Origami modular or origami units is a papermaking technique that uses two or more sheets of paper to create larger and more complex structures than may be possible using one part origami technique. Each sheet of paper is folded into a module, or unit, and then the module is assembled into an integrated flat shape or three-dimensional structure by inserting a flap into a bag made by the folding process. This insertion creates a tension or friction that holds the model together.
Video Modular origami
Definitions and limitations
The modular origami can be classified as an origami multi-piece subset, since the restriction rules on one sheet of paper are abandoned. However, all other origami rules still apply, so the use of any other glue, yarn, or fasteners that are not part of a sheet of paper is generally unacceptable in modular origami.
Additional restrictions that distinguish modular origami from other multi-part origami forms use multiple identical copies of folded units, and connect them together in symmetrical or repetitive mode to complete the model. There is a common misconception that treats all multi-part origami as modular.

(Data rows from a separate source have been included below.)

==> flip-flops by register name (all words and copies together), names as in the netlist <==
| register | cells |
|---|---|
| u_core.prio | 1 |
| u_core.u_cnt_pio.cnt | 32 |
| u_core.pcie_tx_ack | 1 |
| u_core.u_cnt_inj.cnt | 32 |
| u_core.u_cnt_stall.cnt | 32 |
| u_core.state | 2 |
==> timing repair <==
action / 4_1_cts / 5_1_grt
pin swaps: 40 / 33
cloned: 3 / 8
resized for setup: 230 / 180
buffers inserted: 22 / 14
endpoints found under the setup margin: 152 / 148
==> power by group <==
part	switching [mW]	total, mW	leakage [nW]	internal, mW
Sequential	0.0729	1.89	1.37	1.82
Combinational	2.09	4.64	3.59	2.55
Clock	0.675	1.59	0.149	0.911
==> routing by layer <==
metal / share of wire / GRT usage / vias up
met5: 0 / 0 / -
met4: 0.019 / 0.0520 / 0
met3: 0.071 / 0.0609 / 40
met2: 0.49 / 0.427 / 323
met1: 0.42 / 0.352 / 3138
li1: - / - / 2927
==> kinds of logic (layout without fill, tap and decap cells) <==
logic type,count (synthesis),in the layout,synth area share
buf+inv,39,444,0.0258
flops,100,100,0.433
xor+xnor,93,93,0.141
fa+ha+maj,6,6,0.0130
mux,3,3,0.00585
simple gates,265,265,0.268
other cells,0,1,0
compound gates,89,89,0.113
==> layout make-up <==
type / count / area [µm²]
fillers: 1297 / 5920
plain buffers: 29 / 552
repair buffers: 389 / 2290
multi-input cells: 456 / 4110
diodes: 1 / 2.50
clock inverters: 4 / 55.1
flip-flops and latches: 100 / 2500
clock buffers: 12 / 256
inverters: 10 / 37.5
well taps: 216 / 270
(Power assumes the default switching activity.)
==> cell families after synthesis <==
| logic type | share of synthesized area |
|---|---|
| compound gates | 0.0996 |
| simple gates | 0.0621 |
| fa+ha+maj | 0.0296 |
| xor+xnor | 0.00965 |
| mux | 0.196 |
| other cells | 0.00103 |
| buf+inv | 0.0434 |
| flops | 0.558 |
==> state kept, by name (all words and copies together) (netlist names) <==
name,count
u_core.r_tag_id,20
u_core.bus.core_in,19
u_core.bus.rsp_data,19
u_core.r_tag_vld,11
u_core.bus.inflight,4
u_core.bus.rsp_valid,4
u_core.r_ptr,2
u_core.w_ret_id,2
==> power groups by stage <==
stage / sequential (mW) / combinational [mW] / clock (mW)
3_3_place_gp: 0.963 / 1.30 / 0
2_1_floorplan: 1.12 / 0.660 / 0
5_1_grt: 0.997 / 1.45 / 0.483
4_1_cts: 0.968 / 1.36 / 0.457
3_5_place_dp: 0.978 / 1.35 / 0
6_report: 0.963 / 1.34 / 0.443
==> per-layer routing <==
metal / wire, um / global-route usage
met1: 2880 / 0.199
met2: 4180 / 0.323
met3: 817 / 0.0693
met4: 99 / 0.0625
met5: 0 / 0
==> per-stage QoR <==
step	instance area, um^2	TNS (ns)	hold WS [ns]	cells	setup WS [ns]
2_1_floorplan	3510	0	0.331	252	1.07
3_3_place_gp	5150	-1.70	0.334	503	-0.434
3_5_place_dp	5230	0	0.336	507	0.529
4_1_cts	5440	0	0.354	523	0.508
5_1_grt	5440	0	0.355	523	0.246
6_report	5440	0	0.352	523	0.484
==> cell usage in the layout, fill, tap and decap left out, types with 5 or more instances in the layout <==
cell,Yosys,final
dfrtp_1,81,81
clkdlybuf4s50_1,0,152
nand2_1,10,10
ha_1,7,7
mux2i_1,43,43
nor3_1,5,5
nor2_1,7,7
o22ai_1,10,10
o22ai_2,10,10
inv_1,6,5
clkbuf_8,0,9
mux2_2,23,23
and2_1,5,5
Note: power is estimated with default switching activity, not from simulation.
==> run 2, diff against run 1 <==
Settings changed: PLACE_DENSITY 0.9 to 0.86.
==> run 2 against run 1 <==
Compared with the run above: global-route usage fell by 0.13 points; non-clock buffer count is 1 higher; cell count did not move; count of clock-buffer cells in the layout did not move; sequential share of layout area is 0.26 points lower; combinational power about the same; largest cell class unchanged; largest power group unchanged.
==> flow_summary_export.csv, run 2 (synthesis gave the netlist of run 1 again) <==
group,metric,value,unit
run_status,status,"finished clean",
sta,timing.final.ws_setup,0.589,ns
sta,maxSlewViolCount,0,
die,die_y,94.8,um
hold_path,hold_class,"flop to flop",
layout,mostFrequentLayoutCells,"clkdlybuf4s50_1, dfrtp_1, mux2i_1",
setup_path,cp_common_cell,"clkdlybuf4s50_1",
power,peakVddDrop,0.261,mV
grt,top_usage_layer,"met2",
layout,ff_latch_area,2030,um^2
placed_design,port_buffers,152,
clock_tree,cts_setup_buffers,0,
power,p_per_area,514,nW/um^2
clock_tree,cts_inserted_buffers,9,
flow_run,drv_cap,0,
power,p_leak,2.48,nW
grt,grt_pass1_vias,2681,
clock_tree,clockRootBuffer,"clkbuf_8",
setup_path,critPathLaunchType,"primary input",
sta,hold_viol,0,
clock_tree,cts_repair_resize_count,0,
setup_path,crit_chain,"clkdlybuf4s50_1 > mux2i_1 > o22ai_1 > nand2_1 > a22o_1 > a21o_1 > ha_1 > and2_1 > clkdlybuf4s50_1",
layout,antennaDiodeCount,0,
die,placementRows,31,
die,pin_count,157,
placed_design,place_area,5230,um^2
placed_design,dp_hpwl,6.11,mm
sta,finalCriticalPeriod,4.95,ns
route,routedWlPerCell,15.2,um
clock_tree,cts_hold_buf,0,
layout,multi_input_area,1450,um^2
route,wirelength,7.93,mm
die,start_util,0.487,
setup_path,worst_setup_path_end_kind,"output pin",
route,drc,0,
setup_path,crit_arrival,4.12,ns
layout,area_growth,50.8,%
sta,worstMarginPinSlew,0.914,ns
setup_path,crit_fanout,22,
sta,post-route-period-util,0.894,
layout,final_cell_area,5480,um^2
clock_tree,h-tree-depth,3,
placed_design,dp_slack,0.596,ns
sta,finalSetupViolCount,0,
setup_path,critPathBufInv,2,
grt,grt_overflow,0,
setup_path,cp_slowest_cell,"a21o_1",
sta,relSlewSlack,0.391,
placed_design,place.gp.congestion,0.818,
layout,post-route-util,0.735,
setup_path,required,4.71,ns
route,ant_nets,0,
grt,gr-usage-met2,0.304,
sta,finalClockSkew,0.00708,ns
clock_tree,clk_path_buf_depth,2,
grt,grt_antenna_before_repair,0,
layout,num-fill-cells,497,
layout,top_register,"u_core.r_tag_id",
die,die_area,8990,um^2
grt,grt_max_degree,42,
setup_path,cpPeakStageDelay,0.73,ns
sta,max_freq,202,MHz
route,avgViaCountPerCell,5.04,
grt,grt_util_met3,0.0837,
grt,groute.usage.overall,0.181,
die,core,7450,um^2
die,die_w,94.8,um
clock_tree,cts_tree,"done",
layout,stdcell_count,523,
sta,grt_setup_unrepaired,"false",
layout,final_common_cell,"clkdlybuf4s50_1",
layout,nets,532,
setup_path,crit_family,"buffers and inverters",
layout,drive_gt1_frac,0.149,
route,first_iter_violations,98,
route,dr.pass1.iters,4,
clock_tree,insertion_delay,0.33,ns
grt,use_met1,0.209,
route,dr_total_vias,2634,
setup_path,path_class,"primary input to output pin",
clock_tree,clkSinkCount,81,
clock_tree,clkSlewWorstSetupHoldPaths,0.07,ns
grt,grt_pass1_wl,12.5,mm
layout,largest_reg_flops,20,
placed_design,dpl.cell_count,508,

More than one type module can still be used. Usually this means using a separate connector unit hidden from view to hold parts of the joint construction. Other uses are generally not recommended.
Maps Modular origami
History
The first historical evidence for modular origami design comes from a Japanese book by Hayato Ohoka published in 1734 called Ranma Zushiki . It contains a print showing a group of traditional origami models, one of which is a modular cube. Cubes are depicted twice (from slightly different angles) and are identified in the accompanying text as tamatebako (treasure chest). Isao Honda World of Origami (published in 1965) seems to have the same model, in which it is called a "cubic box". The six modules required for this design were developed from traditional Japanese paper known as menko . Each module forms one face from a finished cube.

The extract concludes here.